Thank you. I now have to start my users app, register, login, etc., all from scratch. So I can’t thank you enough. And I’m being diplomatic.

I don’t understand how you come to that conclusion. There’s nothing you’ve done that is “wrong” in any sense of the term. Everything you’re asking about is quite doable - you just need to gain the knowledge of how the parts fit together to make things work.

I seriously want to be able to understand this because I just went through another tutorial which showed a “UserRegisterForm” (['first_name', 'last_name', 'username', 'email', 'password1', 'password2']) on register.html, and then a “UserUpdateForm” (all the fields above plus ['description']) on a separate profile.html.
I’m seriously asking if it’s not possible to add all of those fields together on a registration form or not. Do the two have to be separated? Because I would like all of the fields to be asked on a “UserRegisterForm” on register.html. Please tell me if that is not possible so I can stop wasting my time.

Yes, it’s possible.

No, they do not need to be separated.

This was answered above at Adding Extra Fields to a Register Form - #4 by KenWhitesell

You need to break the mindset that there’s something special about a ModelForm, or that it’s somehow fundamentally different than a regular form. You also need to stop being focused on this being a User model and a User Profile model. You’re working with forms, using fields from the forms to populate two models.

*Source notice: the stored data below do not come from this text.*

<file path="src/rtl/mpm_pkg.sv">
package mpm_pkg;

   typedef enum logic [1:0] {
      BUS_MUX8    = 2'd0,
      BUS_NONMUX8 = 2'd1,
      BUS_PAGE    = 2'd2,
      BUS_EXT8    = 2'd3
   } bus_e;

   typedef struct packed {
      logic       valid;
      logic [3:0] idx;
   } amap_t;

   // Which address bit (if any) a pin carries for a given port and bus type
   function automatic amap_t addr_map(input int port_id, input bus_e bt, input int b);
      amap_t m;
      m.valid = 1'b0;
      m.idx   = 4'(b);
      case (bt)
         BUS_MUX8:    m.valid = 1'b1;
         BUS_NONMUX8: m.valid = (port_id == 1);
         BUS_PAGE: begin
            if (port_id == 0) begin
               m.valid = (b >= 4);
               m.idx   = 4'(b + 4);
            end else begin
               m.valid = (b < 4);
               m.idx   = 4'(b + 12);
            end
         end
         BUS_EXT8: begin
            if (port_id == 0) begin
               m.valid = (b >= 4);
            end else begin
               m.valid = (b < 4);
               m.idx   = 4'(b + 8);
            end
         end
         default: m.valid = 1'b0;
      endcase
      return m;
   endfunction

endpackage

</file>
<file path="src/rtl/mpm_strobe_latch.sv">
module mpm_strobe_latch #(
   parameter int ADDR_W = 16,
   parameter int PORT_W = 8
) (
   input  logic              clk,
   input  logic              rst_n,
   input  logic              ale,
   input  logic [ADDR_W-1:0] addr_in,
   input  logic [PORT_W-1:0] pin_in,
   output logic [ADDR_W-1:0] addr_lat,
   output logic [PORT_W-1:0] pin_lat
);
   logic ale_q;
   logic ale_fall;

   assign ale_fall = ale_q & ~ale;

   always_ff @(posedge clk or negedge rst_n) begin
      if (!rst_n) begin
         ale_q    <= 1'b0;
         addr_lat <= '0;
         pin_lat  <= '0;
      end else begin
         ale_q <= ale;
         if (ale_fall) begin
            addr_lat <= addr_in;
            pin_lat  <= pin_in;
         end
      end
   end
endmodule

</file>
<file path="src/rtl/mpm_bus_buffer.sv">
module mpm_bus_buffer #(
   parameter int PORT_W = 8
) (
   input  logic              periph_mode,
   input  logic              cfg_dport,
   input  logic [1:0]        psel,
   input  logic              rd_stb,
   input  logic              wr_stb,
   input  logic [PORT_W-1:0] pin_in,
   output logic              bus_mode,
   output logic              bus_drive,
   output logic [PORT_W-1:0] data_out,
   output logic              data_oe
);
   logic gate;

   // peripheral buffer needs a select; bus port needs none
   assign gate      = periph_mode ? (|psel) : cfg_dport;
   assign bus_mode  = periph_mode | cfg_dport;
   assign bus_drive = gate & wr_stb & ~rd_stb;
   assign data_oe   = gate & rd_stb & ~wr_stb;
   assign data_out  = data_oe ? pin_in : '0;
endmodule

</file>
<file path="src/rtl/mpm_pin_cell.sv">
module mpm_pin_cell
   import mpm_pkg::*;
#(
   parameter int PORT_ID = 0,
   parameter int BIT     = 0,
   parameter int ADDR_W  = 16
) (
   input  bus_e              bus_type,
   input  logic              bus_mode,
   input  logic              bus_drive,
   input  logic              bus_bit,
   input  logic              ain,
   input  logic              dir,
   input  logic              ctl,
   input  logic              gpio,
   input  logic              aoe,
   input  logic [ADDR_W-1:0] addr_lat,
   output logic              oe,
   output logic              out
);
   amap_t m;

   always_comb begin
      m   = addr_map(PORT_ID, bus_type, BIT);
      oe  = 1'b0;
      out = 1'b0;
      if (bus_mode) begin
         oe  = bus_drive;
         out = bus_drive & bus_bit;
      end else if (ain) begin
         oe  = 1'b0;
      end else if (ctl) begin
         if (m.valid && (aoe || dir)) begin
            oe  = 1'b1;
            out = addr_lat[m.idx];
         end
      end else if (dir) begin
         oe  = 1'b1;
         out = gpio;
      end
   end
endmodule

</file>
<file path="src/rtl/mpm_port_mode.sv">
module mpm_port_mode
   import mpm_pkg::*;
#(
   parameter int PORT_ID = 0,
   parameter int ADDR_W  = 16,
   parameter int PORT_W  = 8
) (
   input  logic              clk,
   input  logic              rst_n,
   input  logic [1:0]        bus_type,
   input  logic [ADDR_W-1:0] addr_in,
   input  logic              ale,
   input  logic              rd_stb,
   input  logic              wr_stb,
   input  logic [1:0]        psel,
   input  logic [PORT_W-1:0] data_in,
   output logic [PORT_W-1:0] data_out,
   output logic              data_oe,
   input  logic              periph_mode,
   input  logic              cfg_dport,
   input  logic              cfg_aoe,
   input  logic [PORT_W-1:0] cfg_dir,
   input  logic [PORT_W-1:0] cfg_ctl,
   input  logic [PORT_W-1:0] cfg_ain,
   input  logic [PORT_W-1:0] gpio_out,
   input  logic [PORT_W-1:0] pin_in,
   output logic [PORT_W-1:0] pin_out,
   output logic [PORT_W-1:0] pin_oe,
   output logic [PORT_W-1:0] ain_latched
);
   localparam int MAP_ADDR_W = 16;

   if (PORT_W != 8) begin : g_bad_width
      $error("mpm_port_mode: address maps are defined for 8-bit ports only");
   end
   if (ADDR_W < MAP_ADDR_W) begin : g_bad_addr
      $error("mpm_port_mode: ADDR_W must cover 16 address bits");
   end
   if (PORT_ID < 0 || PORT_ID > 1) begin : g_bad_port
      $error("mpm_port_mode: PORT_ID must be 0 or 1");
   end

   logic [ADDR_W-1:0] addr_lat;
   logic [PORT_W-1:0] pin_lat;
   logic              bus_mode;
   logic              bus_drive;
   bus_e              bt;

   assign bt          = bus_e'(bus_type);
   assign ain_latched = pin_lat & cfg_ain;

   mpm_strobe_latch #(.ADDR_W(ADDR_W), .PORT_W(PORT_W)) u_latch (
      .clk      (clk),
      .rst_n    (rst_n),
      .ale      (ale),
      .addr_in  (addr_in),
      .pin_in   (pin_in),
      .addr_lat (addr_lat),
      .pin_lat  (pin_lat)
   );

   mpm_bus_buffer #(.PORT_W(PORT_W)) u_buf (
      .periph_mode (periph_mode),
      .cfg_dport   (cfg_dport),
      .psel        (psel),
      .rd_stb      (rd_stb),
      .wr_stb      (wr_stb),
      .pin_in      (pin_in),
      .bus_mode    (bus_mode),
      .bus_drive   (bus_drive),
      .data_out    (data_out),
      .data_oe     (data_oe)
   );

   for (genvar i = 0; i < PORT_W; i++) begin : g_pin
      mpm_pin_cell #(.PORT_ID(PORT_ID), .BIT(i), .ADDR_W(ADDR_W)) u_cell (
         .bus_type  (bt),
         .bus_mode  (bus_mode),
         .bus_drive (bus_drive),
         .bus_bit   (data_in[i]),
         .ain       (cfg_ain[i]),
         .dir       (cfg_dir[i]),
         .ctl       (cfg_ctl[i]),
         .gpio      (gpio_out[i]),
         .aoe       (cfg_aoe),
         .addr_lat  (addr_lat),
         .oe        (pin_oe[i]),
         .out       (pin_out[i])
      );
   end
endmodule

</file>
<file path="config.mk">
export PLATFORM = sky130hd
export DESIGN_NAME = mpm_port_mode
export DESIGN_NICKNAME = d
export VERILOG_FILES = /design/src/rtl/mpm_pkg.sv /design/src/rtl/mpm_strobe_latch.sv /design/src/rtl/mpm_bus_buffer.sv /design/src/rtl/mpm_pin_cell.sv /design/src/rtl/mpm_port_mode.sv
export SDC_FILE = /design/constraint.sdc
export NUM_CORES = 1
export LEC_CHECK = 0
export BUFFER_PORTS_ARGS = -buffer_cell sky130_fd_sc_hd__buf_2
export CORE_ASPECT_RATIO = 0.9
export CORE_MARGIN = 8
export CORE_UTILIZATION = 42
export CTS_CLUSTER_DIAMETER = 40
export DETAILED_ROUTE_END_ITERATION = 6
export PLACE_DENSITY_LB_ADDON = 0.15
export SYNTH_ARGS = -nofsm -noshare
export SYNTH_HDL_FRONTEND = slang
export SYNTH_SLANG_ARGS = --single-unit
</file>
<file path="constraint.sdc">
create_clock -name clk -period 2.1 [get_ports clk]
set_input_delay 0.42 -clock clk [delete_from_list [all_inputs] [get_ports clk]]
set_output_delay 0.42 -clock clk [all_outputs]
set_load 0.01 [all_outputs]
</file>
==> results of run 1 <==
registers in the layout, indices dropped and copies added, names as in the netlist:
signal	count
u_latch.addr_lat	12
u_latch.ale_q	1
u_latch.pin_lat	8
metal layers:
layer | share of wire [%] | vias up
li1 | - | 779
met1 | 46 | 685
met2 | 46 | 46
met3 | 7.2 | 2
met4 | 0.29 | 0
met5 | 0 | -
worst paths after layout:
kind,cells after the start,end,slack (ns)
worst max register to register,3,u_latch.pin_lat[5]$_DFFE_PN0P_,0.90
max in group asynchronous,1,u_latch.addr_lat[2]$_DFFE_PN0P_,1.68
worst min-delay path,1,u_latch.pin_lat[7]$_DFFE_PN0P_,0.11
min in group clk,1,u_latch.ale_q$_DFF_PN0_,0.30
worst max-delay path,7,pin_out[5],0.06
worst min register to register,1,u_latch.pin_lat[6]$_DFFE_PN0P_,0.50
worst max-delay path, cell delays in order:
cell and delay [ns]:
sky130_fd_sc_hd__buf_2 0.10, sky130_fd_sc_hd__or2_4 0.29, sky130_fd_sc_hd__o21ai_4 0.10, sky130_fd_sc_hd__nor3b_4 0.07, sky130_fd_sc_hd__buf_12 0.14, sky130_fd_sc_hd__a221o_1 0.35
sky130_fd_sc_hd__buf_2 0.15
per-stage QoR:
stage	cells	utilization (%)	hold WS, ns	setup TNS, ns	power [W]
global placement	301	55.5	0.395	-0.232	0.000852
detailed placement	301	55.5	0.395	-0.293	0.000859
floorplan	171	-	0.124	0	0.000712
finish	306	57.4	0.108	0	0.00110
global route	306	57.4	0.135	0	0.00118
CTS	305	56.9	0.122	0	0.00111
layout by cell type, fill, tap and decap left out, drive strengths merged:
master,count
nor2b,10
or2,5
buf,109
nor2,5
or3b,1
o211ai,4
inv,4
o21ai,8
a21oi,13
dfrtp,21
mux2i,4
o221ai,4
nand2,12
nand2b,2
mux2,20
clkbuf,4
nor3b,2
and2,16
nor4,8
a221o,4
a22o,4
report_power, final:
part | internal, W | switching, W | leakage (nW)
clock network | 0.000135 | 0.000116 | 0.0228
registers | 0.000463 | 0.0000422 | 0.246
logic | 0.000189 | 0.000160 | 0.811
what timing repair did:
action / 4_1_cts / 5_1_grt
endpoints found under the setup margin: 9 / 1
buffers inserted: 0 / 1
gates resized for setup: 1 / 0
pin swaps: 0 / 1
hold buffers: 0 / 0
kinds of logic after synthesis:
kind of cell,synth area share [%]
AND/OR/NAND/NOR,23.1
flip-flops,32.9
buffers and inverters,11.4
AO/OA/AOI/OAI,16.1
multiplexers,16.6
final cells by class:
type	instances	area, um2
flip-flops and latches	21	526
inverters	4	15.0
well taps	46	57.6
repair buffers	109	571
clock buffers	4	45.0
fillers	367	1570
multi-input cells	122	900
==> run summary, run 1 <==
STA
--------------------------------------------------------------------------------------------------------
Number of hold-slack violations in the final timing report ................................            0
Final max-slew violation count ............................................................            0
Endpoints failing setup ...................................................................            0
Slew at the pin with the worst max-slew slack .............................................     0.454 ns
Final worst slack .........................................................................    0.0619 ns
Worst slew margin relative to its limit ...................................................        69.7%
Timing-limited maximum frequency ..........................................................      491 MHz
Min cycle time layout .....................................................................      2.04 ns
Skew final ................................................................................   0.00110 ns
Final Cycle Share .........................................................................        97.1%
RSZ-0062 raised after global routing ......................................................        false

CLOCK TREE
--------------------------------------------------------------------------------------------------------
Clock root buffer ......................................................................... sky130_fd_sc_hd__clkbuf_8
Clock sink total ..........................................................................           21
Post-CTS clock slew at the launch and capture registers of the worst setup and hold paths .      0.07 ns
Clock tree from TritonCTS .................................................................          yes
Largest buffer count on any clock path ....................................................            2
Clock H-tree levels .......................................................................            1
Worst-Skew Late Latency ...................................................................      0.25 ns
Total clock buffers created by CTS ........................................................            3

SETUP PATH
--------------------------------------------------------------------------------------------------------
Crit start category .......................................................................    input pin
Setup crit start ..........................................................................  periph_mode
Kind of end point of the critical path .................................................... primary output
Worst flop-to-flop path startpoint ........................................................ u_latch.ale_q$_DFF_PN0_
Peak fanout along the critical path .......................................................           12
Data required time at the worst endpoint ..................................................      1.68 ns
Type of the worst setup path ..............................................................    in -> out
Arrival time of data at the critical path endpoint ........................................      1.62 ns

GLOBAL ROUTE
--------------------------------------------------------------------------------------------------------
Maximum number of pins on one net before global-route repair ..............................           22
Initial antenna violation count ...........................................................            0
Highest-utilization routing layer at the global route stage ...............................         met2
Global routing usage on met1 ..............................................................        22.1%
Global-route wire length before repair ....................................................      7.49 mm
Fraction of met3 tracks used by global routing ............................................        2.90%
Met2 track demand over resource in global routing .........................................        23.9%
Global route total overflow ...............................................................            0
Total global-route track usage ............................................................        15.6%
Number of global-route vias before repair .................................................        1,488

DETAILED ROUTING
--------------------------------------------------------------------------------------------------------
Count of unresolved DRC violations after routing ..........................................            0
Drt initial violations ....................................................................           63
Pre-Repair DR Iteration Count .............................................................            6
Overall routed net length .................................................................      4.78 mm
Routed len/inst ...........................................................................      15.6 um
Number of vias in the routed layout .......................................................        1,512
Vias/cell .................................................................................         4.94
Remaining antenna violation count after routing ...........................................            0

YOSYS
--------------------------------------------------------------------------------------------------------
Synth Net Count ...........................................................................          247
Post-synth top flop ....................................................................... sky130_fd_sc_hd__dfrtp_1
Register bit count reported by yosys ......................................................           21
Most common library cells after synthesis ................................................. sky130_fd_sc_hd__dfrtp_1 (21), sky130_fd_sc_hd__mux2_2 (20), sky130_fd_sc_hd__and2_1 (16), sky130_fd_sc_hd__buf_4 (16), sky130_fd_sc_hd__a21oi_1 (13)
Post-synthesis instance area ..............................................................     1600 um2
Leading area contributor after synthesis .................................................. sky130_fd_sc_hd__dfrtp_1
Post-synthesis average cell area ..........................................................     9.34 um2
Number of flops mapped to enable cells by yosys ...........................................            0
Most frequently used cell type in the post-synthesis netlist .............................. sky130_fd_sc_hd__dfrtp_1
Portion of synthesized cell area occupied by the leading cell type ........................        32.9%
Number of distinct standard cells referenced by the synthesized netlist ...................           27
Cell types occupying the most area after synthesis ........................................ sky130_fd_sc_hd__dfrtp_1 (33%), sky130_fd_sc_hd__mux2_2 (14%), sky130_fd_sc_hd__buf_4 (7.5%), sky130_fd_sc_hd__and2_1 (6.3%), sky130_fd_sc_hd__a21oi_1 (4.1%)
Share of flip-flops with an asynchronous set or reset .....................................         100%
Cell count after synthesis ................................................................          171
Number of warnings issued by yosys ........................................................            0
Share of the yosys chip area belonging to registers .......................................        32.9%

POWER
--------------------------------------------------------------------------------------------------------
Total leakage power .......................................................................      1.08 nW
Cell area power density ...................................................................   522 nW/um2
Largest voltage drop on the vdd net .......................................................   0.000427 V

DIE
--------------------------------------------------------------------------------------------------------
Initial standard-cell utilization of the core .............................................        43.4%
Die outline area ..........................................................................     6040 um2
Die Height ................................................................................      74.5 um
IO Pins ...................................................................................          109
Standard-cell row count ...................................................................           21
Die boundary width ........................................................................      81.0 um
Core outline area .........................................................................     3680 um2

PLACE
--------------------------------------------------------------------------------------------------------
Number of buffer cells added on primary ports .............................................          104
Post-placement worst setup slack ..........................................................   -0.0518 ns
Weighted congestion at the end of routability-driven global placement .....................        0.878
Half-perimeter wire length after placement ................................................      4.15 mm
Instance area after placement .............................................................     2040 um2

LAYOUT
--------------------------------------------------------------------------------------------------------
Total inserted antenna cells ..............................................................            0
Total non-filler cell area in the finished layout .........................................     2110 um2
Share of final-layout standard cells stronger than drive strength 1 .......................        54.6%
Total number of nets in the final design ..................................................          337
Area growth from synthesis to final layout ................................................        32.3%

STATUS
--------------------------------------------------------------------------------------------------------
Outcome ................................................................................... finished clean

FLOW RUN
--------------------------------------------------------------------------------------------------------
Reported max-cap violation count ..........................................................            0

WORST HOLD PATH
--------------------------------------------------------------------------------------------------------
Class of the most critical hold timing path ...............................................  in -> async

Power figures use the tool's default switching activity.
==> run 2: changes to the inputs <==
--- a/config.mk
+++ b/config.mk
@@ -5,12 +5,12 @@
 export SDC_FILE = /design/constraint.sdc
 export NUM_CORES = 1
 export LEC_CHECK = 0
-export BUFFER_PORTS_ARGS = -buffer_cell sky130_fd_sc_hd__buf_2
 export CORE_ASPECT_RATIO = 0.9
 export CORE_MARGIN = 8
-export CORE_UTILIZATION = 42
+export CORE_UTILIZATION = 50
 export CTS_CLUSTER_DIAMETER = 40
 export DETAILED_ROUTE_END_ITERATION = 6
+export DONT_BUFFER_PORTS = 1
 export PLACE_DENSITY_LB_ADDON = 0.15
 export SYNTH_ARGS = -nofsm -noshare
 export SYNTH_HDL_FRONTEND = slang
==> run 2 against run 1 <==
Critical path depth down 3. Count of clock-buffer cells in the layout unchanged. Maximum frequency grew 7.7%. Register-to-register slack is essentially flat. Worst setup slack improved by 0.15 ns. Clock power down 28%. Utilization decreased by 6.7 points. Global-route usage up 0.36 points. Worst hold slack gained 0.041 ns. Non-clock buffer count fell by 106. Sequential share of layout area rose by 9.2 points. Sequential cell count stayed put.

You actually have at least four different ways you can accomplish this - each with their own advantages and disadvantages.

  • Don’t use a ModelForm at all. Create a standard form with all the fields needed for both models and create the models from the appropriate fields.

  • Use one model form and add additional fields. Create the second model in your view from those additional fields

  • Use two model forms, with a prefix on each to avoid field conflicts. (This tends to be more awkward if you use the Django-provided CBVs. It’s less an issue if you use your own designed CBV or an FBV.)

  • Use a model form with a 1-row formset for the second model. (Note: I don’t seriously recommend this. To me, this has no real benefits over the previous options and seems like it would be more work and more confusing than any of those options.)